Impact of Less Documentation
Previously, the standard was highly prescriptive regarding certain documented procedures. Going forward, the standard has some documented information requirements to demonstrate evidence, and to demonstrate maintenance of the system. But when it comes to an organization determining its level of documented info, it’s more flexible, according to Lorri Hunt.
Hunt was a member of the US technical advisory group (US TAG to ISO TC176) and was a co-convener to Working Group 24, the international group that edited ISO 9001, as well as head of delegation for ISO TC 176/SC2.
“One of the reasons for the change is that the way we do business is different from what it was 15 years ago,” she explains. “We have more sophisticated training programs. We have different ways of delivering info. So some organizations may have embedded instructions in their software tools. So, that written, documented procedure is no longer the way that most businesses operate.”
Reaction to ‘Risk-Based Thinking’
Medical devices manufacturers and the aerospace industry, among others, already use risk tools. And while the idea will require training for some companies, many already meet the requirement without recognizing it.
“Risk has always been an implied requirement within ISO 9001 and organizations have always applied this approach, probably in an informal manner with their existing processes – such as undertaking a feasibility review at a quoting stage for an order and then re-evaluating the feasibility or order placement,” Garrett adds. “This is taking a risk-based approach and not a formal ‘meets needs’ approach.
“We live in an ever more complicated world, and the business world is integral in that.

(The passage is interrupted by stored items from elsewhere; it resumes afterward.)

$ cat src/rtl/alu_arbiter.sv
// alu_arbiter: round-robin arbiter that shares one combinational ALU between
// the execute stage (port 0) and the branch/compare unit (port 1). One
// operation is in flight at a time: IDLE -> EXEC -> RESP -> IDLE. An
// unsupported control code goes IDLE -> RESP and returns an error response.
module alu_arbiter #(
   parameter int DATA_W = 32,
   parameter int CTRL_W = 6,
   parameter int CNT_W  = 16
) (
   input  logic              clk,
   input  logic              reset_n,
   input  logic [1:0]        req_valid,
   output logic [1:0]        req_ready,
   input  logic [CTRL_W-1:0] req_ctrl0,
   input  logic [CTRL_W-1:0] req_ctrl1,
   input  logic [DATA_W-1:0] req_a0,
   input  logic [DATA_W-1:0] req_a1,
   input  logic [DATA_W-1:0] req_b0,
   input  logic [DATA_W-1:0] req_b1,
   output logic [CTRL_W-1:0] alu_control,
   output logic [DATA_W-1:0] alu_read1,
   output logic [DATA_W-1:0] alu_foutput,
   input  logic [DATA_W-1:0] alu_out,
   input  logic              alu_zero,
   input  logic              alu_overflow,
   output logic [1:0]        rsp_valid,
   input  logic [1:0]        rsp_ready,
   output logic [DATA_W-1:0] rsp_out,
   output logic              rsp_zero,
   output logic              rsp_overflow,
   output logic              rsp_err,
   output logic              busy,
   output logic [CNT_W-1:0]  op_count
);

   typedef enum logic [1:0] {
      IDLE = 2'd0,
      EXEC = 2'd1,
      RESP = 2'd2
   } state_t;

   state_t state, state_d;

   logic              rr_pri;
   logic              grant;
   logic [CTRL_W-1:0] lat_ctrl;
   logic [DATA_W-1:0] lat_a;
   logic [DATA_W-1:0] lat_b;

   logic              win;
   logic              accept;
   logic              rsp_hs;
   logic [CTRL_W-1:0] sel_ctrl;
   logic [DATA_W-1:0] sel_a;
   logic [DATA_W-1:0] sel_b;
   logic              sel_legal;

   // Control codes the attached ALU actually implements.
   function automatic logic is_legal(input logic [CTRL_W-1:0] c);
      case (c)
         CTRL_W'(1),  CTRL_W'(4),  CTRL_W'(5),  CTRL_W'(8),
         CTRL_W'(10), CTRL_W'(12), CTRL_W'(13), CTRL_W'(14),
         CTRL_W'(32), CTRL_W'(34), CTRL_W'(36), CTRL_W'(37),
         CTRL_W'(39), CTRL_W'(42): is_legal = 1'b1;
         default:                  is_legal = 1'b0;
      endcase
   endfunction

   // Arbitration winner: the lone valid requester, or rr_pri when both ask.
   always_comb begin
      // NOTE: every always_comb output gets a default first so no path can infer a latch.
      win = 1'b0;
      if (req_valid == 2'b11)
         win = rr_pri;
      else if (req_valid[1])
         win = 1'b1;
      sel_ctrl  = win ? req_ctrl1 : req_ctrl0;
      sel_a     = win ? req_a1    : req_a0;
      sel_b     = win ? req_b1    : req_b0;
      sel_legal = is_legal(sel_ctrl);
   end

   assign accept    = (state == IDLE) && (|req_valid);
   assign rsp_hs    = (state == RESP) && rsp_ready[grant];
   assign req_ready = accept ? (2'b01 << win) : 2'b00;
   assign rsp_valid = (state == RESP) ? (2'b01 << grant) : 2'b00;
   assign busy      = (state != IDLE);

   // The ALU only sees the latched operands, and only during EXEC.
   assign alu_control = (state == EXEC) ? lat_ctrl : '0;
   assign alu_read1   = (state == EXEC) ? lat_a    : '0;
   assign alu_foutput = (state == EXEC) ? lat_b    : '0;

   // Next-state logic for the IDLE/EXEC/RESP sequence.
   always_comb begin
      state_d = state;
      case (state)
         IDLE:    if (accept) state_d = sel_legal ? EXEC : RESP;
         EXEC:    state_d = RESP;
         RESP:    if (rsp_hs) state_d = IDLE;
         default: state_d = IDLE;
      endcase
   end

   // State register; an async reset drops any in-flight operation.
   always_ff @(posedge clk or negedge reset_n) begin
      if (!reset_n)
         state <= IDLE;
      else
         // NOTE: sequential state uses non-blocking assignments so every register samples pre-edge values.
         state <= state_d;
   end

   // Request latch, result capture, round-robin pointer and op counter.
   always_ff @(posedge clk or negedge reset_n) begin
      if (!reset_n) begin
         // NOTE: the operand latches are reset too; they are few flops, not a memory, and keep the ALU bus deterministic.
         rr_pri       <= 1'b0;
         grant        <= 1'b0;
         lat_ctrl     <= '0;
         lat_a        <= '0;
         lat_b        <= '0;
         rsp_out      <= '0;
         rsp_zero     <= 1'b0;
         rsp_overflow <= 1'b0;
         rsp_err      <= 1'b0;
         op_count     <= '0;
      end else begin
         case (state)
            IDLE: begin
               if (accept) begin
                  grant    <= win;
                  lat_ctrl <= sel_ctrl;
                  lat_a    <= sel_a;
                  lat_b    <= sel_b;
                  if (!sel_legal) begin
                     rsp_out      <= '0;
                     rsp_zero     <= 1'b0;
                     rsp_overflow <= 1'b0;
                     rsp_err      <= 1'b1;
                  end
               end
            end
            EXEC: begin
               rsp_out      <= alu_out;
               rsp_zero     <= alu_zero;
               rsp_overflow <= alu_overflow;
               rsp_err      <= 1'b0;
            end
            RESP: begin
               if (rsp_hs) begin
                  rr_pri <= ~grant;
                  if (op_count != {CNT_W{1'b1}})
                     op_count <= op_count + 1'b1;
               end
            end
            default: ;
         endcase
      end
   end

endmodule

$ cat config.mk
export PLATFORM = sky130hd
export DESIGN_NAME = alu_arbiter
export DESIGN_NICKNAME = d
export VERILOG_FILES = /design/src/rtl/alu_arbiter.sv
export SDC_FILE = /design/constraint.sdc
export NUM_CORES = 1
export LEC_CHECK = 0
export ABC_AREA = 1
export CAP_MARGIN = 15
export CORE_ASPECT_RATIO = 1.75
export CORE_MARGIN = 2
export CORE_UTILIZATION = 36
export CTS_CLUSTER_SIZE = 16
export DETAILED_ROUTE_END_ITERATION = 12
export PLACE_DENSITY = 0.76
export SLEW_MARGIN = 20
export SYNTH_ARGS = -nofsm -noshare
export SYNTH_HDL_FRONTEND = slang
export SYNTH_SLANG_ARGS = --single-unit
$ cat constraint.sdc
create_clock -name clk -period 1.5 [get_ports clk]
set_input_delay 0.3 -clock clk [delete_from_list [all_inputs] [get_ports clk]]
set_output_delay 0.3 -clock clk [all_outputs]
set_load 0.005 [all_outputs]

Risk prioritization comes to the forefront and having demonstrable mechanisms to address risk will benefit all.”
Hunt agrees, while the words “risk-based thinking” might be new to the standard, the idea is not.

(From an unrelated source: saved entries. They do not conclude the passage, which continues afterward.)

File: src/rtl/sd_lade_sequenzer.sv
// Copies a run of consecutive 32-bit words from the SD word reader into RAM,
// one read request and one write handshake per word, started by a single pulse.
module sd_lade_sequenzer #(
  parameter logic [23:0] TIMEOUT = 24'd1048575
) (
  input  logic        i_Clock,
  input  logic        i_Reset,
  input  logic        i_Start,
  input  logic [31:0] i_QuellAdresse,
  input  logic [31:0] i_ZielAdresse,
  input  logic [15:0] i_Anzahl,
  output logic        o_Aktiv,
  output logic        o_Fertig,
  output logic        o_Fehler,
  output logic [15:0] o_Fortschritt,
  output logic [31:0] o_SdAdresse,
  output logic        o_SdLesen,
  input  logic [31:0] i_SdDaten,
  input  logic        i_SdFertig,
  input  logic        i_SdBusy,
  output logic [31:0] o_RamAdresse,
  output logic [31:0] o_RamDaten,
  output logic        o_RamSchreiben,
  input  logic        i_RamBereit
);

  typedef enum logic [2:0] {
    IDLE,
    ANFRAGE,
    WARTEN,
    SCHREIBEN,
    WEITER
  } t_zustand;

  t_zustand    r_zustand;
  t_zustand    w_zustand_next;

  logic [31:0] r_quelle;
  logic [31:0] r_ziel;
  logic [15:0] r_rest;
  logic [23:0] r_timeout;
  logic        r_sd_fertig_d;
  logic        r_aktiv;
  logic        r_fertig;
  logic        r_fehler;
  logic [15:0] r_fortschritt;
  logic [31:0] r_sd_adresse;
  logic        r_sd_lesen;
  logic [31:0] r_ram_adresse;
  logic [31:0] r_ram_daten;
  logic        r_ram_schreiben;

  logic        w_annahme;
  logic        w_anfrage;
  logic        w_erfassen;
  logic        w_zeitueberschreitung;
  logic        w_geschrieben;
  logic        w_weiter;
  logic        w_ende;
  logic        w_sd_flanke;
  logic        w_timeout_erreicht;
  logic [24:0] w_timeout_plus1;

  // SdFertig stays high for a whole sector; only its rising edge marks a new word.
  assign w_sd_flanke        = i_SdFertig & ~r_sd_fertig_d;
  assign w_timeout_plus1    = {1'b0, r_timeout} + 25'd1;
  assign w_timeout_erreicht = (w_timeout_plus1 >= {1'b0, TIMEOUT});

  always_ff @(posedge i_Clock or negedge i_Reset) begin
    if (!i_Reset) begin
      r_zustand <= IDLE;
    end else begin
      r_zustand <= w_zustand_next;
    end
  end

  always_comb begin
    w_zustand_next        = r_zustand;
    w_annahme             = 1'b0;
    w_anfrage             = 1'b0;
    w_erfassen            = 1'b0;
    w_zeitueberschreitung = 1'b0;
    w_geschrieben         = 1'b0;
    w_weiter              = 1'b0;
    w_ende                = 1'b0;
    case (r_zustand)
      IDLE: begin
        if (i_Start) begin
          w_annahme = 1'b1;
          // An empty transfer still passes through WEITER so Fertig comes one cycle later.
          w_zustand_next = (i_Anzahl == 16'd0) ? WEITER : ANFRAGE;
        end
      end
      ANFRAGE: begin
        if (!i_SdBusy) begin
          w_anfrage      = 1'b1;
          w_zustand_next = WARTEN;
        end
      end
      WARTEN: begin
        if (w_sd_flanke) begin
          w_erfassen     = 1'b1;
          w_zustand_next = SCHREIBEN;
        end else if (w_timeout_erreicht) begin
          w_zeitueberschreitung = 1'b1;
          w_zustand_next        = IDLE;
        end
      end
      SCHREIBEN: begin
        if (i_RamBereit) begin
          w_geschrieben  = 1'b1;
          w_zustand_next = WEITER;
        end
      end
      WEITER: begin
        w_weiter = 1'b1;
        if (r_rest <= 16'd1) begin
          w_ende         = 1'b1;
          w_zustand_next = IDLE;
        end else begin
          w_zustand_next = ANFRAGE;
        end
      end
      default: w_zustand_next = IDLE;
    endcase
  end

  always_ff @(posedge i_Clock or negedge i_Reset) begin
    if (!i_Reset) begin
      r_quelle        <= '0;
      r_ziel          <= '0;
      r_rest          <= '0;
      r_timeout       <= '0;
      r_sd_fertig_d   <= 1'b0;
      r_aktiv         <= 1'b0;
      r_fertig        <= 1'b0;
      r_fehler        <= 1'b0;
      r_fortschritt   <= '0;
      r_sd_adresse    <= '0;
      r_sd_lesen      <= 1'b0;
      r_ram_adresse   <= '0;
      r_ram_daten     <= '0;
      r_ram_schreiben <= 1'b0;
    end else begin
      r_sd_fertig_d <= i_SdFertig;
      r_fertig      <= w_ende | w_zeitueberschreitung;
      r_sd_lesen    <= w_anfrage;

      if (w_annahme) begin
        r_quelle      <= i_QuellAdresse;
        r_ziel        <= i_ZielAdresse;
        r_rest        <= i_Anzahl;
        r_fehler      <= 1'b0;
        r_fortschritt <= '0;
        r_aktiv       <= 1'b1;
      end

      if (w_anfrage) begin
        r_sd_adresse <= r_quelle;
        r_timeout    <= '0;
      end else if (r_zustand == WARTEN) begin
        r_timeout <= r_timeout + 24'd1;
      end

      if (w_erfassen) begin
        r_ram_daten     <= i_SdDaten;
        r_ram_adresse   <= r_ziel;
        r_ram_schreiben <= 1'b1;
      end

      if (w_geschrieben) begin
        r_ram_schreiben <= 1'b0;
        r_fortschritt   <= r_fortschritt + 16'd1;
      end

      if (w_weiter) begin
        r_quelle <= r_quelle + 32'd1;
        r_ziel   <= r_ziel + 32'd1;
        if (r_rest != 16'd0) begin
          r_rest <= r_rest - 16'd1;
        end
      end

      if (w_ende | w_zeitueberschreitung) begin
        r_aktiv <= 1'b0;
      end
      if (w_zeitueberschreitung) begin
        r_fehler <= 1'b1;
      end
    end
  end

  assign o_Aktiv        = r_aktiv;
  assign o_Fertig       = r_fertig;
  assign o_Fehler       = r_fehler;
  assign o_Fortschritt  = r_fortschritt;
  assign o_SdAdresse    = r_sd_adresse;
  assign o_SdLesen      = r_sd_lesen;
  assign o_RamAdresse   = r_ram_adresse;
  assign o_RamDaten     = r_ram_daten;
  assign o_RamSchreiben = r_ram_schreiben;

endmodule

“There was certain language where the word risk was not used, but organizations made decisions based on the potential effect of a certain nonconformity in the organization, or about controls they would put in based on the potential effect if the control was not put in place,” she says. “Risk-based thinking allows you the philosophy to consider all of your processes and look at ‘what is the potential risk with this process not being performed correctly and what actions do we need to take to address it?’
“And so there are a lot of indications that people see this as a big change, when in reality it’s more of a structured change around a philosophy that was already inherent in the standard.”

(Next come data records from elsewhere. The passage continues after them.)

**src/rtl/yhat_sched_if.sv**
```systemverilog
// Handshake and datapath bus of the y_hat scheduler: input beats, cal_yhat drive/return, frame output.
interface yhat_sched_if;
  localparam int unsigned VEC_W = 192;
  localparam int unsigned YH_W  = 40;
  localparam int unsigned OUT_W = 160;

  logic              i_in_valid;
  logic              o_in_ready;
  logic [VEC_W-1:0]  i_q_col;
  logic [VEC_W-1:0]  i_y;
  logic              o_dp_en;
  logic [VEC_W-1:0]  o_dp_e;
  logic [VEC_W-1:0]  o_dp_y;
  logic [YH_W-1:0]   i_dp_yhat;
  logic              o_out_valid;
  logic              i_out_ready;
  logic [OUT_W-1:0]  o_yhat;

  modport master (
    output i_in_valid, i_q_col, i_y, i_dp_yhat, i_out_ready,
    input  o_in_ready, o_dp_en, o_dp_e, o_dp_y, o_out_valid, o_yhat
  );

  modport slave (
    input  i_in_valid, i_q_col, i_y, i_dp_yhat, i_out_ready,
    output o_in_ready, o_dp_en, o_dp_e, o_dp_y, o_out_valid, o_yhat
  );
endinterface

```
**src/rtl/yhat_sched.sv**
```systemverilog
// Frame scheduler for cal_yhat: buffers 4 Q columns plus y, streams them to the datapath
// and collects the 4 y_hat results into one output frame.
module yhat_sched #(
  parameter int unsigned NCOL   = 4,
  parameter int unsigned DP_LAT = 5
) (
  input  logic        i_clk,
  input  logic        i_rst,
  yhat_sched_if.slave bus
);
  localparam int unsigned CW       = 48;
  localparam int unsigned VW       = NCOL * CW;
  localparam int unsigned YW       = 40;
  localparam int unsigned RW       = 4;
  localparam int unsigned RUN_LAST = 2 * NCOL + 3;

  typedef enum logic [1:0] {S_IDLE, S_LOAD, S_RUN, S_DONE} state_t;

  state_t                   state_q, state_d;
  logic [1:0]               beat_q, beat_d;
  logic [RW-1:0]            r_q, r_d;
  logic                     accept_c;
  logic [NCOL-1:0][VW-1:0]  col_q;
  logic [VW-1:0]            y_q;
  logic [RW-1:0]            cap_off_c;
  logic                     cap_c;
  logic [1:0]               cap_slot_c;

  // State, beat and run counters
  always_ff @(posedge i_clk or posedge i_rst) begin
    if (i_rst) begin
      state_q <= S_IDLE;
      beat_q  <= '0;
      r_q     <= '0;
    end else begin
      state_q <= state_d;
      beat_q  <= beat_d;
      r_q     <= r_d;
    end
  end

  // Next state; o_in_ready is high exactly in IDLE/LOAD, so a valid there is an accepted beat
  always_comb begin
    state_d  = state_q;
    beat_d   = beat_q;
    r_d      = r_q;
    accept_c = 1'b0;
    case (state_q)
      S_IDLE, S_LOAD: begin
        accept_c = bus.i_in_valid;
        if (bus.i_in_valid) begin
          if (beat_q == 2'(NCOL - 1)) begin
            state_d = S_RUN;
            beat_d  = '0;
            r_d     = '0;
          end else begin
            state_d = S_LOAD;
            beat_d  = beat_q + 2'd1;
          end
        end
      end
      S_RUN: begin
        if (r_q == RW'(RUN_LAST)) begin
          state_d = S_DONE;
          r_d     = '0;
        end else begin
          r_d = r_q + RW'(1);
        end
      end
      S_DONE: begin
        if (bus.i_out_ready) state_d = S_IDLE;
      end
      default: state_d = S_IDLE;
    endcase
  end

  // Result slot k is returned by the datapath at r = 2k + DP_LAT
  assign cap_off_c  = r_q - RW'(DP_LAT);
  assign cap_c      = (state_q == S_RUN) && (r_q >= RW'(DP_LAT)) && !cap_off_c[0];
  assign cap_slot_c = 2'(cap_off_c >> 1);

  // Buffers and registered outputs, driven from the next-state view so they line up with r
  always_ff @(posedge i_clk or posedge i_rst) begin
    if (i_rst) begin
      col_q           <= '0;
      y_q             <= '0;
      bus.o_in_ready  <= 1'b1;
      bus.o_dp_en     <= 1'b0;
      bus.o_dp_e      <= '0;
      bus.o_dp_y      <= '0;
      bus.o_out_valid <= 1'b0;
      bus.o_yhat      <= '0;
    end else begin
      if (accept_c) begin
        col_q[beat_q] <= bus.i_q_col;
        if (beat_q == 2'd0) y_q <= bus.i_y;
      end
      bus.o_in_ready  <= (state_d == S_IDLE) || (state_d == S_LOAD);
      bus.o_out_valid <= (state_d == S_DONE);
      bus.o_dp_en     <= (state_d == S_RUN) && (r_d <= RW'(DP_LAT));
      bus.o_dp_y      <= (state_d == S_RUN) ? y_q : '0;
      if ((state_d == S_RUN) && (r_d >= RW'(1)) && (r_d <= RW'(2 * NCOL)))
        bus.o_dp_e <= col_q[2'((r_d - RW'(1)) >> 1)];
      else
        bus.o_dp_e <= '0;
      for (int k = 0; k < int'(NCOL); k++) begin
        if (cap_c && (cap_slot_c == 2'(k))) bus.o_yhat[k*YW +: YW] <= bus.i_dp_yhat;
      end
    end
  end
endmodule

```
**src/flat_wrapper.sv**
```systemverilog
// flat-port wrapper written by rule: the top's interface ports become plain ports
module yhat_sched_flat 
#(
  parameter int unsigned NCOL   = 4,
  parameter int unsigned DP_LAT = 5
)
  (i_clk, i_rst, bus_i_in_valid, bus_i_q_col, bus_i_y, bus_i_dp_yhat, bus_i_out_ready, bus_o_in_ready, bus_o_dp_en, bus_o_dp_e, bus_o_dp_y, bus_o_out_valid, bus_o_yhat);
  yhat_sched_if bus_i ();
  input  logic i_clk;
  input  logic i_rst;
  input wire logic [$bits(bus_i.i_in_valid)-1:0] bus_i_in_valid;
  input wire logic [$bits(bus_i.i_q_col)-1:0] bus_i_q_col;
  input wire logic [$bits(bus_i.i_y)-1:0] bus_i_y;
  input wire logic [$bits(bus_i.i_dp_yhat)-1:0] bus_i_dp_yhat;
  input wire logic [$bits(bus_i.i_out_ready)-1:0] bus_i_out_ready;
  output wire logic [$bits(bus_i.o_in_ready)-1:0] bus_o_in_ready;
  output wire logic [$bits(bus_i.o_dp_en)-1:0] bus_o_dp_en;
  output wire logic [$bits(bus_i.o_dp_e)-1:0] bus_o_dp_e;
  output wire logic [$bits(bus_i.o_dp_y)-1:0] bus_o_dp_y;
  output wire logic [$bits(bus_i.o_out_valid)-1:0] bus_o_out_valid;
  output wire logic [$bits(bus_i.o_yhat)-1:0] bus_o_yhat;
  assign bus_i.i_in_valid = bus_i_in_valid;
  assign bus_i.i_q_col = bus_i_q_col;
  assign bus_i.i_y = bus_i_y;
  assign bus_i.i_dp_yhat = bus_i_dp_yhat;
  assign bus_i.i_out_ready = bus_i_out_ready;
  assign bus_o_in_ready = bus_i.o_in_ready;
  assign bus_o_dp_en = bus_i.o_dp_en;
  assign bus_o_dp_e = bus_i.o_dp_e;
  assign bus_o_dp_y = bus_i.o_dp_y;
  assign bus_o_out_valid = bus_i.o_out_valid;
  assign bus_o_yhat = bus_i.o_yhat;
  yhat_sched #(.NCOL(NCOL), .DP_LAT(DP_LAT)) u_core (.i_clk(i_clk), .i_rst(i_rst), .bus(bus_i));
endmodule
```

Carmine Liuzzi, vice president of training and improvement solutions for SAI Global, said over the course of several webinars, the general feedback has been that about 30-40 percent of organizations think the new requirements are “kind of the next logical step in the evolution of what a management system is.
“For the other organizations, there’s going be some education that’s required.”
All the changes dovetail with an intention to steer organization’s quality management systems towards performance, and demonstrating evidence of such.
“There’s a much greater emphasis on the results of the organization, and the activities that it engages in, rather than simply reacting to it,” Liuzzi adds. “The leadership of the organization now has a requirement that they are supposed to promote risk-based thinking and how they run the business on a day-to-day business becomes part of the management system, as opposed to in the past it’s always been kind of considered something extra.”